Em ato contínuo e permanente, a resolução do imbróglio penal necessariamente passará pelo chamamento das partes envolvidas por meio dos atos judiciais específicos, tais como a Citação e a Intimação. Todavia, torna-se importante ressaltar que a certeza dos fatos restará fornecida somente pelos réus e vítimas que efetivamente vivenciaram o drama; os demais personagens, quando muito, trarão, individualmente, apenas a verdade. Destarte, digo, pois, as testemunhas oculares também poderão trazer a certeza desde que tenham efetivamente presenciado o enleio. Já as referenciais, trarão apenas informações que em nada contribuirão para o deslinde da causa. Salta aos olhos, portanto, a gritante diferença entre a certeza e a verdade. Sendo esta, sempre produzida pelas partes durante a fase das instruções – “due process of law”.

Incontroversa, portanto, revela-se a competência constitucional do Estado julgador de decidir as questões penais. Deriva daí, a oportunidade para a construção de provas esclarecedoras que poderão comprovar a materialidade e autoria do fato ilícito. Ao Magistrado penal, compete apreciá-las na forma legal; provas ausentes do caderno processual não estão no mundo como, aliás, se extrai do importante brocardo jurídico: quod nonest in actis non est in mundo. Destarte, no que tange à verdade, não se deve perder de mira que se trata de uma prerrogativa absoluta daquele que vivenciou o drama penal e seus reflexos; sua compreensão se torna impossível àqueles que apenas souberam ou ouviram dizer. Claro que os Operadores do direito esperam do julgador aquilo que figura ser mais impactante às partes, o clímax do processo: a sentença! Porém, com todo o respeito, é de se arguir: daquilo tudo que permeou o processo penal, é suficiente para que o julgador tenha certeza ou apenas transige com a verdade dos autos? 
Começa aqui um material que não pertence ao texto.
Source: an optimization exercise on an open RTL-to-GDS flow (aim: small area, a short achievable clock period and few clock cycles per item). Production flows keep margins and buffers that such runs may drop.
At most, simulation tests tie the RTL to the original design; equivalence was not proved.

// cph_aes
module cph_aes (
    input  wire         clk,
    input  wire         rst,          
    input  wire         in_valid,
    output wire         in_ready,
    input  wire [255:0] in_key,       
    input  wire [127:0] in_block,     
    output reg          out_valid,
    output wire [127:0] out_block     
);
For scale: ~5500 cells after synthesis, ~1100 flip-flops, about 520 I/O pins, about 57000 sq um of cells after synthesis.
==> module g_mux2i, before the edit <==
module g_mux2i (input wire a, input wire b, input wire s, output wire y); assign y = ~(s ? b : a); endmodule
==> module cph_aes, before the edit <==
module cph_aes (
    input  wire         clk,
    input  wire         rst,          
    input  wire         in_valid,
    output wire         in_ready,
    input  wire [255:0] in_key,       
    input  wire [127:0] in_block,     
    output reg          out_valid,
    output wire [127:0] out_block     
);
    reg          s_busy;
    reg  [3:0]   s_round;             
    reg  [127:0] st;                  
    reg  [127:0] qa;                  
    reg  [127:0] qb;                  
    reg          p_busy;
    reg  [3:0]   p_round;             
    reg  [351:0] pm;                  
    reg  [127:0] ra, rb;              
    reg  [87:0] rm;                  
    wire load = !p_busy;
    assign in_ready  = load;
    assign out_block = st;
    genvar g;
    wire [351:0] pm_d;
    wire [87:0] rm_d;
    generate
        for (g = 0; g < 16; g = g + 1) begin : g_sbh
            aes_sbox_hi u_sb (.a(st[127 - 8*g -: 8]), .m(pm_d[351 - 22*g -: 22]));
        end
        for (g = 0; g < 4; g = g + 1) begin : g_ksbh
            aes_sbox_hi u_ksb (.a(qb[31 - 8*g -: 8]), .m(rm_d[87 - 22*g -: 22]));
        end
    endgenerate
    wire [127:0] sub;
    generate
        for (g = 0; g < 16; g = g + 1) begin : g_sbl
            aes_sbox_lo u_sb (.m(pm[351 - 22*g -: 22]), .y(sub[127 - 8*g -: 8]));
        end
    endgenerate
    wire [127:0] shf;
    generate
        for (g = 0; g < 16; g = g + 1) begin : g_sr
            assign shf[127 - 8*g -: 8] = sub[127 - 8*((g + 4*(g % 4)) % 16) -: 8];
        end
    endgenerate
    wire p_last = (p_round == 4'd14);
    wire mc_en  = !p_last && !load;
    wire [127:0] mg;           
    generate
        for (g = 0; g < 4; g = g + 1) begin : g_mc
            aes_mixcol u_mc (.c(shf[127 - 32*g -: 32]), .en(mc_en), .g(mg[127 - 32*g -: 32]));
        end
    endgenerate
    wire [127:0] rk_n, dat_n, rnd_out;
    generate
        for (g = 0; g < 128; g = g + 1) begin : g_ark
            wire x;
            g_mux2i u_k (.a(rb[g]),  .b(in_key[128 + g]), .s(load), .y(rk_n[g]));
            g_mux2i u_d (.a(shf[g]), .b(in_block[g]),     .s(load), .y(dat_n[g]));
            g_xor2  u_x (.a(dat_n[g]), .b(rk_n[g]), .y(x));
            g_xnor2 u_m (.a(x), .b(mg[g]), .y(rnd_out[g]));
        end
    endgenerate
    wire [31:0] ksub;
    generate
        for (g = 0; g < 4; g = g + 1) begin : g_ksbl
            aes_sbox_lo u_ksb (.m(rm[87 - 22*g -: 22]), .y(ksub[31 - 8*g -: 8]));
        end
    endgenerate
    reg [7:0] rcon;
    always @(*) begin
        case (p_round[3:1])
            3'd0:    rcon = 8'h01;
            3'd1:    rcon = 8'h02;
            3'd2:    rcon = 8'h04;
            3'd3:    rcon = 8'h08;
            3'd4:    rcon = 8'h10;
            3'd5:    rcon = 8'h20;
            3'd6:    rcon = 8'h40;
            default: rcon = 8'h80;
        endcase
    end
    wire [31:0] t = p_round[0] ? ({ksub[23:0], ksub[31:24]} ^ {rcon, 24'h0}) : ksub;
    wire [31:0] b0 = ra[127:96], b1 = ra[95:64], b2 = ra[63:32], b3 = ra[31:0];
    wire [31:0] c1, c2, c3, n0, n1, n2, n3;
    generate
        for (g = 0; g < 32; g = g + 1) begin : g_ks
            g_xor2  u_p1 (.a(b0[g]), .b(b1[g]), .y(c1[g]));     
            g_xor2  u_p2 (.a(c1[g]), .b(b2[g]), .y(c2[g]));     
            g_xor2  u_p3 (.a(c2[g]), .b(b3[g]), .y(c3[g]));     
            g_xnor2 u_n0 (.a(b0[g]), .b(t[g]),  .y(n0[g]));
            g_xor2  u_n1 (.a(c1[g]), .b(t[g]),  .y(n1[g]));
            g_xnor2 u_n2 (.a(c2[g]), .b(t[g]),  .y(n2[g]));
            g_xor2  u_n3 (.a(c3[g]), .b(t[g]),  .y(n3[g]));
        end
    endgenerate
    always @(posedge clk) begin
        if (rst) begin
            s_busy    <= 1'b0;
            p_busy    <= 1'b0;
            out_valid <= 1'b0;
            s_round   <= 4'd1;
            p_round   <= 4'd1;
        end else begin
            p_busy    <= s_busy;
            p_round   <= s_round;
            out_valid <= p_busy && p_last;
            if (load) begin
                s_busy  <= in_valid;
                s_round <= 4'd1;
            end else begin
                s_busy  <= !p_last;
                s_round <= p_round + 4'd1;
            end
        end
    end
    always @(posedge clk) begin
        pm <= pm_d;
        ra <= qa;
        rb <= qb;
        rm <= rm_d;
        st <= rnd_out;
        qa <= rk_n;
        qb <= load ? in_key[127:0] : {n0, n1, n2, n3};
    end
endmodule
==> flow/config.mk <==
export PLATFORM = sky130hd
export DESIGN_NAME = cph_aes
export DESIGN_NICKNAME = cph_aes
export VERILOG_FILES = /design/flow/design.v
export SDC_FILE = /design/flow/constraint.sdc
export NUM_CORES = 8
export LEC_CHECK = 0
export CAP_MARGIN = 20
export CORE_MARGIN = 2
export CORE_UTILIZATION = 45
export PLACE_DENSITY = 0.6
export SETUP_SLACK_MARGIN = 4.7
export SLEW_MARGIN = 20
export SYNTH_HIERARCHICAL = 1
export SYNTH_MINIMUM_KEEP_SIZE = 0
==> flow/constraint.sdc <==
create_clock -name core_clock -period 8.0 [get_ports {clk}]
set_input_delay 1.6000 -clock core_clock [delete_from_list [all_inputs] [get_ports {clk}]]
set_output_delay 1.6000 -clock core_clock [all_outputs]
set_load 0.01 [all_outputs]
standard.sh (not shown) runs the stock make flow with config.mk's settings and CLKGATE_MAP_FILE= SYNTH_SCRIPT=/design/flow/synth_recipe.tcl, a recipe that flattens the netlist after the stock synthesis.
==> flow/flow/run.sh <==
#!/bin/bash
# The standard layout, except that the port buffers are plain
# sky130_fd_sc_hd__buf_1 cells rather than the delay cells buffer_ports picks.
set -euo pipefail
bash standard.sh "BUFFER_PORTS_ARGS=-buffer_cell sky130_fd_sc_hd__buf_1" finish > standard_flow.log 2>&1
Testbench counts at the start, summed over its fixed seeds: cycles 48,634, items 3,238.
Change:
--- a/flow/design.v
+++ b/flow/design.v
@@ -1,11 +1,10 @@
 module g_xor2  (input wire a, input wire b, output wire y); assign y = a ^ b;    endmodule
 module g_xnor2 (input wire a, input wire b, output wire y); assign y = ~(a ^ b); endmodule
 module g_nand2 (input wire a, input wire b, output wire y); assign y = ~(a & b); endmodule
 module g_nor2  (input wire a, input wire b, output wire y); assign y = ~(a | b); endmodule
-module g_mux2i (input wire a, input wire b, input wire s, output wire y); assign y = ~(s ? b : a); endmodule
 module aes_sbox_hi (
     input  wire [7:0]  a,
     output wire [21:0] m
 );
     wire U0 = a[7], U1 = a[6], U2 = a[5], U3 = a[4], U4 = a[3], U5 = a[2], U6 = a[1], U7 = a[0];
     wire T1, T2, T3, T4, T5, T6, T7, T8, T9, T10, T11, T12, T13, T14, T15, T16, T17, T18, T19, T20, T21, T22, T23, T24, T25, T26, T27, M1, M2, M3, M4, M5, M6, M7, M8, M9, M10, M11, M12, M13, M14, M15, M16, M17, M18, M19, M20, M21, M22, M23, M24, M25, M26, M27, M28, M29, M30, M31, M32, M33, M34, M35, M36, M37, M38, M39, M40, M41, M42, M43, M44, M47, M48, M50, M51, M56, M57, M59, M60;
@@ -229,19 +228,19 @@
     wire [127:0] mg;           
     generate
         for (g = 0; g < 4; g = g + 1) begin : g_mc
             aes_mixcol u_mc (.c(shf[127 - 32*g -: 32]), .en(mc_en), .g(mg[127 - 32*g -: 32]));
         end
     endgenerate
-    wire [127:0] rk_n, dat_n, rnd_out;
+    wire [127:0] rk  = load ? in_key[255:128] : rb;
+    wire [127:0] dat = load ? in_block : shf;
+    wire [127:0] rnd_out;
     generate
         for (g = 0; g < 128; g = g + 1) begin : g_ark
             wire x;
-            g_mux2i u_k (.a(rb[g]),  .b(in_key[128 + g]), .s(load), .y(rk_n[g]));
-            g_mux2i u_d (.a(shf[g]), .b(in_block[g]),     .s(load), .y(dat_n[g]));
-            g_xor2  u_x (.a(dat_n[g]), .b(rk_n[g]), .y(x));
+            g_xor2  u_x (.a(dat[g]), .b(rk[g]), .y(x));
             g_xnor2 u_m (.a(x), .b(mg[g]), .y(rnd_out[g]));
         end
     endgenerate
     wire [31:0] ksub;
     generate
         for (g = 0; g < 4; g = g + 1) begin : g_ksbl
@@ -259,23 +258,23 @@
             3'd5:    rcon = 8'h20;
             3'd6:    rcon = 8'h40;
             default: rcon = 8'h80;
         endcase
     end
     wire [31:0] t = p_round[0] ? ({ksub[23:0], ksub[31:24]} ^ {rcon, 24'h0}) : ksub;
-    wire [31:0] b0 = ra[127:96], b1 = ra[95:64], b2 = ra[63:32], b3 = ra[31:0];
-    wire [31:0] c1, c2, c3, n0, n1, n2, n3;
+    wire [31:0] a0 = ra[127:96], a1 = ra[95:64], a2 = ra[63:32], a3 = ra[31:0];
+    wire [31:0] a01, a012, a0123, n0, n1, n2, n3;
     generate
         for (g = 0; g < 32; g = g + 1) begin : g_ks
-            g_xor2  u_p1 (.a(b0[g]), .b(b1[g]), .y(c1[g]));     
-            g_xor2  u_p2 (.a(c1[g]), .b(b2[g]), .y(c2[g]));     
-            g_xor2  u_p3 (.a(c2[g]), .b(b3[g]), .y(c3[g]));     
-            g_xnor2 u_n0 (.a(b0[g]), .b(t[g]),  .y(n0[g]));
-            g_xor2  u_n1 (.a(c1[g]), .b(t[g]),  .y(n1[g]));
-            g_xnor2 u_n2 (.a(c2[g]), .b(t[g]),  .y(n2[g]));
-            g_xor2  u_n3 (.a(c3[g]), .b(t[g]),  .y(n3[g]));
+            g_xor2 u_p1 (.a(a0[g]),   .b(a1[g]),  .y(a01[g]));
+            g_xor2 u_p2 (.a(a01[g]),  .b(a2[g]),  .y(a012[g]));
+            g_xor2 u_p3 (.a(a012[g]), .b(a3[g]),  .y(a0123[g]));
+            g_xor2 u_n0 (.a(a0[g]),   .b(t[g]),   .y(n0[g]));
+            g_xor2 u_n1 (.a(a01[g]),  .b(t[g]),   .y(n1[g]));
+            g_xor2 u_n2 (.a(a012[g]), .b(t[g]),   .y(n2[g]));
+            g_xor2 u_n3 (.a(a0123[g]),.b(t[g]),   .y(n3[g]));
         end
     endgenerate
     always @(posedge clk) begin
         if (rst) begin
             s_busy    <= 1'b0;
             p_busy    <= 1'b0;
@@ -298,10 +297,10 @@
     always @(posedge clk) begin
         pm <= pm_d;
         ra <= qa;
         rb <= qb;
         rm <= rm_d;
         st <= rnd_out;
-        qa <= rk_n;
+        qa <= rk;
         qb <= load ? in_key[127:0] : {n0, n1, n2, n3};
     end
 endmodule
Result:
- setup slack gets worse by 0.0062 ns
- clock-buffer cell count does not change
- worst hold slack gets worse by 0.040 ns
- non-clock buffer count is lower by 55
- final area is higher by 0.96%
The RTL of the second run of this note was laid out without a check of its function.

[port drivers added, routing unchanged]
No port has a modelled driver above. Below, the same layouts with a new extraction and two added sets of constraints.
Step 1 assumes that a clkbuf_16 drives the clock port and a buf_2 every other input.
Step 2, shift: input delay + t, output delay - t, t = (earliest + latest rising clock arrival at the registers) / 2. This alone moves slack from input paths to output paths.
Slacks: ideal / step 1 / step 2; pairs: ideal / step 1.
| run | t, ns | setup WS [ns] | worst register clock-pin slew, ns | worst slew at a driven data input, ns | cell pins on the clock port's net |
|---|---|---|---|---|---|
| the first run | 0.768 | 4.720 / 4.649 / 4.720 | 0.07 / 0.07 | 0.18 | 1 |
| the second run | 0.819 | 4.714 / 4.706 / 4.714 | 0.07 / 0.07 | 0.17 | 1 |
After both steps setup and hold are still met in every run listed.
Enfrentando estas questões nada singelas, é cediço que a doutrina brasileira adota como regra de avaliação das provas em Direito Penal, o chamado sistema de avaliação da prova, que são divididos em três: a) Livre convicção: que é o método concernente à valoração livre ou a íntima convicção do magistrado, significando não haver necessidade de motivação para suas decisões. É o sistema que prevalece no Tribunal do Júri; b) Prova legal: cujo método é ligado à valoração taxada ou tarifada da prova, significando o preestabelecimento de um determinado valor para cada prova produzida no processo, fazendo com que o juiz fique adstrito ao critério fixado pelo legislador, bem como restringido na sua atividade de julgar; c) Persuasão racional: que é o método misto, também chamado de convencimento racional, livre convencimento motivado, apreciação fundamentada ou prova fundamentada. Este é o sistema adotado, majoritariamente, pelo processo penal brasileiro, devidamente amparado no artigo 93, IX, da Constituição Federal. 

Como se denota, com a apropriada permissão do caro leitor, dificílima é a tarefa de julgar, principalmente na exata dimensão daquilo que espera da Justiça: condenar culpados e absolver inocentes. Com a necessária vênia: a verdade está nos autos e a certeza está em nós.